BU Covid Dash – No Need for Panic

Attached are updated charts for the week ending 28th January.  We saw a record number of daily cases (923) on 25th January.  This was followed over the last 3 days with daily cases in the 700’s.  The reproductive R0 numbers increased slowly to just 1.18; Deaths and Daily Official isolations also remained at relatively low levels while Home isolations rose precipitately. If these dynamics are maintained there will be no need to panic and fear that the dread worse case prediction of 3,500 peak cases per day is heading our way.  The data also indicates that the Covid-19 team and the Barbados populace in general are continuing to do a good job – Source: Lyall Small

151 thoughts on “BU Covid Dash – No Need for Panic

  1. Between Midday and 6:00pm there are flights to and from BGI to London, New York, Miami and Toronto!!

    Between 6:00pm and Midnight dum got more to and from Frankfurt and 1 to Manchester.

    I could be double counting but you look and see for yourself on this site.


    The point is there are nuff nuff international flights and nuf nuff visitor arrivals and departures every day.

    Frankfurt, England Miami, New York Toronto.

    Dat don even count the flights to and from Trinidad, Guyana, Dominica etc etc etc!!

    Dey even got one to Aquadilla wherever dat is.

    Anybody ever went dere?

  2. HANTS


  4. DonnaJanuary 31, 2022 11:27 AM


    I learnt about weighted average long long ago. Passed that exam long time.

    Now… before you go anywhere with your weighted average theories please ensure you have credible stats to back it up!


    Here is the puzzle you can solve for yourself if you really understand weighted average.

    Use the flights into or out of Barbados to determine how many people come from each country.

    Then use the positivity ratio for each country a week before today.

    Work out the weighted average of the positivity ratios and compute the positivity ratio expected for Barbados today.

    Assume the numbers of flights have not changed in the week.

    Lyall and Grasshopper with their mathematical minds will probably beat you to it, but try nonetheless and see if you can work it out for Barbados.

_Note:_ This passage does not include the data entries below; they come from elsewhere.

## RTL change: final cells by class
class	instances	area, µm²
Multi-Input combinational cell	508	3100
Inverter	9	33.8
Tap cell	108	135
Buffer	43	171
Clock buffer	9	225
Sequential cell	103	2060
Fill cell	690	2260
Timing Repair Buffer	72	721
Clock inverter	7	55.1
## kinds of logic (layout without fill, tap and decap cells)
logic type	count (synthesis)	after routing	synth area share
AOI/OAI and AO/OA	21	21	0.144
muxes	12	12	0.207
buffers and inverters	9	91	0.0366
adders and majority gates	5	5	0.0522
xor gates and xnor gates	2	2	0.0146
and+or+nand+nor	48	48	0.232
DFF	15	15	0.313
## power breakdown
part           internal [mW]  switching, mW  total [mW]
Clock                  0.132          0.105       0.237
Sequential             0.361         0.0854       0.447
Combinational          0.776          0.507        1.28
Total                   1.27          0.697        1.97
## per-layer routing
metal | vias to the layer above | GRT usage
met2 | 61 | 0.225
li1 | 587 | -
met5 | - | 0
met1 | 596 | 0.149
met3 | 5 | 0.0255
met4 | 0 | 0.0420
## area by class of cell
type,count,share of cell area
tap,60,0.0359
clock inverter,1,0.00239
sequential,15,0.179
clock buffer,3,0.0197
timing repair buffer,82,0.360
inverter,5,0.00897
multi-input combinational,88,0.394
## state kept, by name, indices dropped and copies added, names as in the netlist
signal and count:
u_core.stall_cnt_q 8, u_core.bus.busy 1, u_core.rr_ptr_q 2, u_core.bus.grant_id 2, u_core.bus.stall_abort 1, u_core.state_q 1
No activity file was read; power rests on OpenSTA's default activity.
File: config.mk
export PLATFORM = sky130hd
export DESIGN_NAME = pfb_mac_ctrl
export DESIGN_NICKNAME = d
export VERILOG_FILES = /design/src/rtl/pfb_pkg.sv /design/src/rtl/pfb_tag_pipe.sv /design/src/rtl/pfb_mac_ctrl.sv
export SDC_FILE = /design/constraint.sdc
export NUM_CORES = 1
export LEC_CHECK = 0
export ABC_AREA = 1
export ABC_CLOCK_PERIOD_IN_PS = 7940
export CELL_PAD_IN_SITES_DETAIL_PLACEMENT = 2
export CELL_PAD_IN_SITES_GLOBAL_PLACEMENT = 2
export CORE_MARGIN = 10
export CORE_UTILIZATION = 40
export CTS_CLUSTER_SIZE = 14
export DETAILED_ROUTE_END_ITERATION = 12
export PLACE_DENSITY = 0.83
export SLEW_MARGIN = 20
export SYNTH_ARGS = -nofsm -noshare
export SYNTH_HDL_FRONTEND = slang
export SYNTH_HIERARCHICAL = 1
export SYNTH_SLANG_ARGS = --single-unit
File: constraint.sdc
create_clock -name clk -period 7.94 [get_ports clk]
set_clock_uncertainty 0.15 [all_clocks]
set_input_delay 1.191 -clock clk [delete_from_list [all_inputs] [get_ports clk]]
set_output_delay 1.191 -clock clk [all_outputs]
set_load 0.02 [all_outputs]
File: src/rtl/pfb_pkg.sv
// Shared constants, pipeline tag type, FSM states and address helper for the
// polyphase-filter MAC sequencer.
package pfb_pkg;

  localparam int PFB_MAX_NFFT_LOG2 = 11;
  localparam int PFB_MIN_NFFT_LOG2 = 3;
  localparam int PFB_TAPS          = 24;
  localparam int PFB_MAC_LAT       = 28;

  // Sideband that travels alongside a sample through the MAC chain.
  typedef struct packed {
    logic                         valid;
    logic [PFB_MAX_NFFT_LOG2-1:0] phase;
    logic                         last;
  } pfb_tag_t;

  typedef enum logic {
    ST_RUN   = 1'b0,
    ST_FLUSH = 1'b1
  } pfb_state_e;

  // Highest phase (nfft-1) for a given branch-count exponent.
  function automatic logic [PFB_MAX_NFFT_LOG2-1:0] pfb_last_phase(input logic [3:0] nfft_log2);
    logic [PFB_MAX_NFFT_LOG2-1:0] ones;
    ones = '1;
    return ~(ones << nfft_log2);
  endfunction

endpackage

File: src/rtl/pfb_tag_pipe.sv
// Clock-enable gated shift register that delays the {valid, phase, last} tag
// by the MAC chain latency so it lines up with the last slice's P output.
module pfb_tag_pipe
  import pfb_pkg::*;
#(
  parameter int DEPTH = PFB_MAC_LAT
) (
  input  logic     clk,
  input  logic     sync_reset,
  input  logic     ce,
  input  pfb_tag_t din,
  output pfb_tag_t dout
);

  pfb_tag_t stage [DEPTH];

  always_ff @(posedge clk) begin
    if (sync_reset) begin
      // NOTE: this is a flop chain, not a RAM, so every stage is cleared;
      // a stale valid bit must never survive a reset.
      for (int i = 0; i < DEPTH; i++) stage[i] <= '0;
    end else if (ce) begin
      // NOTE: non-blocking assignments make each stage take its predecessor's
      // pre-edge value, which is what turns this loop into a shift.
      stage[0] <= din;
      for (int i = 1; i < DEPTH; i++) stage[i] <= stage[i-1];
    end
  end

  assign dout = stage[DEPTH-1];

endmodule

File: src/rtl/pfb_mac_ctrl.sv
// Polyphase-filter MAC chain sequencer: phase/address generation, chain clock
// enable and output tag realignment. Optional zero-fill drain: PFB_CTRL_FLUSH_EN.
module pfb_mac_ctrl
  import pfb_pkg::*;
#(
  parameter int MAX_NFFT_LOG2 = PFB_MAX_NFFT_LOG2,
  parameter int TAPS          = PFB_TAPS,
  parameter int MAC_LAT       = PFB_MAC_LAT,
  parameter int DW            = 32
) (
  input  logic                     clk,
  input  logic                     sync_reset,
  input  logic [3:0]               cfg_nfft_log2,
  input  logic                     cfg_valid,
  output logic                     cfg_err,
  input  logic                     s_tvalid,
  input  logic [DW-1:0]            s_tdata,
  output logic                     s_tready,
  output logic                     mac_ce,
  output logic [DW-1:0]            mac_din,
  output logic                     buf_we,
  output logic [MAX_NFFT_LOG2-1:0] buf_addr,
  output logic                     m_tvalid,
  input  logic                     m_tready,
  output logic [MAX_NFFT_LOG2-1:0] m_tphase,
  output logic                     m_tlast,
  input  logic                     flush,
  output logic                     busy
);

  logic [MAX_NFFT_LOG2-1:0] phase;
  logic [3:0]               nfft_log2;
  logic [3:0]               pend_log2;
  logic                     pend_valid;
  logic                     fire;
  logic                     in_run;
  logic                     at_last;
  logic                     cfg_ok;
  logic                     apply_cfg;
  pfb_tag_t                 tag_in;
  pfb_tag_t                 tag_out;

  // A stalled output freezes the entire MAC chain, input side included.
  assign mac_ce  = ~(m_tvalid & ~m_tready);
  assign at_last = (phase == pfb_last_phase(nfft_log2));

`ifdef PFB_CTRL_FLUSH_EN
  localparam int FLUSH_W = $clog2(((2 ** MAX_NFFT_LOG2) * TAPS) + 1);

  pfb_state_e         state, state_nxt;
  logic [FLUSH_W-1:0] flush_cnt;
  logic [FLUSH_W-1:0] flush_len;

  // One zero per tap per branch pushes every real sample out of the chain.
  assign flush_len = FLUSH_W'(TAPS) << nfft_log2;

  always_ff @(posedge clk) begin
    if (sync_reset) begin
      state     <= ST_RUN;
      flush_cnt <= '0;
    end else begin
      state <= state_nxt;
      if (state == ST_RUN) flush_cnt <= '0;
      else if (fire)       flush_cnt <= flush_cnt + 1'b1;
    end
  end

  always_comb begin
    // NOTE: every signal driven here gets a default first, so no path through
    // the case can leave one unassigned and infer a latch.
    state_nxt = state;
    in_run    = 1'b1;
    busy      = 1'b0;
    s_tready  = 1'b0;
    fire      = 1'b0;
    mac_din   = s_tdata;
    unique case (state)
      ST_RUN: begin
        s_tready = mac_ce;
        fire     = s_tvalid & mac_ce;
        if (flush) state_nxt = ST_FLUSH;
      end
      ST_FLUSH: begin
        in_run  = 1'b0;
        busy    = 1'b1;
        fire    = mac_ce;
        mac_din = '0;
        if (mac_ce && (flush_cnt == flush_len - 1'b1)) state_nxt = ST_RUN;
      end
      default: ;
    endcase
  end
`else
  logic unused_flush;

  assign in_run       = 1'b1;
  assign busy         = 1'b0;
  assign s_tready     = mac_ce;
  assign fire         = s_tvalid & mac_ce;
  assign mac_din      = s_tdata;
  assign unused_flush = flush ^ TAPS[0];
`endif

  assign buf_we   = fire;
  assign buf_addr = phase;

  // A new branch count only takes effect on a frame boundary, never mid-frame.
  assign cfg_ok    = (cfg_nfft_log2 >= 4'(PFB_MIN_NFFT_LOG2)) &&
                     (cfg_nfft_log2 <= 4'(MAX_NFFT_LOG2));
  assign apply_cfg = pend_valid && in_run && (fire ? at_last : (phase == '0));

  always_ff @(posedge clk) begin
    if (sync_reset) begin
      phase      <= '0;
      nfft_log2  <= 4'(MAX_NFFT_LOG2);
      pend_log2  <= 4'(MAX_NFFT_LOG2);
      pend_valid <= 1'b0;
      cfg_err    <= 1'b0;
    end else begin
      if (fire)      phase     <= at_last ? '0 : phase + 1'b1;
      if (apply_cfg) nfft_log2 <= pend_log2;
      if (cfg_valid && cfg_ok) begin
        pend_valid <= 1'b1;
        pend_log2  <= cfg_nfft_log2;
      end else if (apply_cfg) begin
        pend_valid <= 1'b0;
      end
      if (cfg_valid && !cfg_ok) cfg_err <= 1'b1;
    end
  end

  assign tag_in = '{valid: fire, phase: phase, last: at_last};

  pfb_tag_pipe #(
    .DEPTH(MAC_LAT)
  ) u_tag_pipe (
    .clk       (clk),
    .sync_reset(sync_reset),
    .ce        (mac_ce),
    .din       (tag_in),
    .dout      (tag_out)
  );

  assign m_tvalid = tag_out.valid;
  assign m_tphase = tag_out.phase;
  assign m_tlast  = tag_out.last;

endmodule
==> tab_implementation.tex <==
\begin{tabular}{lr}
\hline
Metric & Value \\
\hline
\multicolumn{2}{l}{\textbf{Yosys}} \\
Mapped Nets & approximately 1400 \\
Post-synthesis instance area & approximately 16000 µm² \\
Register area share after synthesis & $\sim$73\% \\
Most common flop cell mapped by yosys & edfxtp\_1 \\
Mean instance size in the synthesized netlist & 11.26 µm² \\
Post-synthesis cell count & 1384 \\
Total of warnings raised by yosys & 6 \\
Number of enable-type register cells in the synthesized netlist & about 360 \\
Number of synthesized register bits & slightly below 400 \\
Async SR Flop Fraction & 0\% \\
Count of different cell masters after synthesis & 24 \\
\multicolumn{2}{l}{\textbf{Placed design}} \\
Quantity of I/O buffers inserted on ports & 36 \\
Standard cell area after detailed placement & around 16000 µm² \\
Placer Congestion & around 0.8 \\
Half-perimeter wire length after placement & between 20 and 25 mm \\
\multicolumn{2}{l}{\textbf{Power}} \\
Switching part of the total & between 20\% and 30\% \\
Design Power & roughly 4.1 mW \\
Internal Power & between 3 and 4 mW \\
Leakage & 6.686 nW \\
Worst IR drop on VDD & about 140 µV \\
Power dissipated by switching net loads & 0.8219 mW \\
Pwr/cell area & around 240 nW/µm² \\
Sequential cell fraction of total power & between 50\% and 60\% \\
Clk network pwr share & roughly 45\% \\
Fraction of power consumed by combinational cells & under 10\% \\
\multicolumn{2}{l}{\textbf{Clock network}} \\
TritonCTS sink count & approximately 390 \\
Cells resized by post-CTS repair & 0 \\
Root buf cell & clkbuf\_16 \\
Latest clock arrival within the worst-skew pair & approximately 0.54 ns \\
CTS tree & done \\
Total number of H-tree levels & 2 \\
Clock buffers created by TritonCTS & 41 \\
Post-CTS setup repair buffer count & 0 \\
Clock transition at path regs & $\sim$0.06 ns \\
Hold\_buf cts & 0 \\
Max Root-Sink Buffers & 3 \\
\multicolumn{2}{l}{\textbf{Die}} \\
Number of ports placed on the die boundary & 103 \\
Starting density of the core & between 40\% and 50\% \\
Die Span Y & about 220 µm \\
Cell Rows & just over 70 \\
Die outline width & roughly 220 µm \\
Area of the die & 47270 µm² \\
Core Region & 38560 µm² \\
\multicolumn{2}{l}{\textbf{Status}} \\
Result of the run & finished clean \\
\multicolumn{2}{l}{\textbf{Timing}} \\
Maximum achievable frequency & about 0.21 GHz \\
Final number of setup-violating endpoints & 0 \\
Hold Vio Cnt, Final & 0 \\
RSZ-0062 raised after global routing & false \\
Final critical path time including I/O delays and setup & approximately 4.7 ns \\
Period utilisation layout & 59.39\% \\
Worst-margin pin slew & approximately 1.2 ns \\
Aggregate negative setup slack & 0 ns \\
Worst slew margin relative to its limit & a little over a fifth \\
Worst hold margin & between 0.3 and 0.4 ns \\
Number of max-slew violations in the final report & 0 \\
\multicolumn{2}{l}{\textbf{GRT}} \\
Wire length of the first global-routing pass & about 53 mm \\
Initial antenna violation count & 0 \\
Overall global routing resource usage & $\sim$14\% \\
Via count of the first global-routing pass & slightly above 10000 \\
Leftover overflow at the end of global routing & 0 \\
Maximum number of pins on one net before global-route repair & $\sim$180 \\
\multicolumn{2}{l}{\textbf{Cells and area}} \\
Util after Layout & between 40\% and 50\% \\
Cell area after layout & 17270 µm² \\
P\&R area growth vs syn & 10.77\% \\
Fill cell count & around 4000 \\
Share of final-layout standard cells stronger than drive strength 1 & 4.536\% \\
Count of antenna diodes in the layout & 0 \\
\# nets final & 1423 \\
\multicolumn{2}{l}{\textbf{Routing}} \\
Drt initial violations & a little under 600 \\
Vias & 8726 \\
Average detailed-routed wire length per instance & approximately 17 µm \\
Post-Route WL & 33.36 mm \\
DRC viols & 0 \\
Vias per std cell & between 4 and 5 \\
Final ANT Viol Nets & 0 \\
Iteration count of the initial detailed-routing pass & 4 \\
\multicolumn{2}{l}{\textbf{Setup path}} \\
Critical path endpoint category & primary output \\
Worst Path Arrival & between 3 and 4 ns \\
Crit-path max cell delay & between 0.7 and 0.8 ns \\
Startpoint types & input port \\
Req. time, crit path & 6.60 ns \\
Critical path class & input port to primary output \\
Worst-path cell with the longest stage delay & clkdlybuf4s50\_1 \\
Critical-path cell list & clkdlybuf4s50\_1 -> inv\_1 -> nand2\_1 -> buf\_4 -> nand2\_1 -> inv\_1 -> clkdlybuf4s50\_1 \\
Top fanout value on the critical path & 13 \\
\multicolumn{2}{l}{\textbf{Job}} \\
Number of maximum-capacitance constraint violations & 0 \\
\multicolumn{2}{l}{\textbf{Hold path}} \\
Hold WC Path Type & flop to flop \\
\hline
\end{tabular}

  5. Steupse! I am out of the covid business. I thought we were weighting some other average like the weight of the Antifa thugs and Pelosi puppets that Trump plans to pardon.

    Tee hee!

    Do you really think that a simple concept like weighted average is beyond me


  6. Hants beat you to it.

    Look, there is no shame in the fact that many women are not mathematically inclined.

    There are exceptions.

    I have a sister who got an exhibition in Latin Spanish and French at QC then stayed another year and did math at A level and got an A, beating some of the boys in her class at HC where she had to go as QC did not offer Math at A level back then.

  7. hants
    re @ GP,

    we are on the same page old boy

  8. this is very interesting

    Another proof that will slap the left about their disbelief on Ivermectin’s potential.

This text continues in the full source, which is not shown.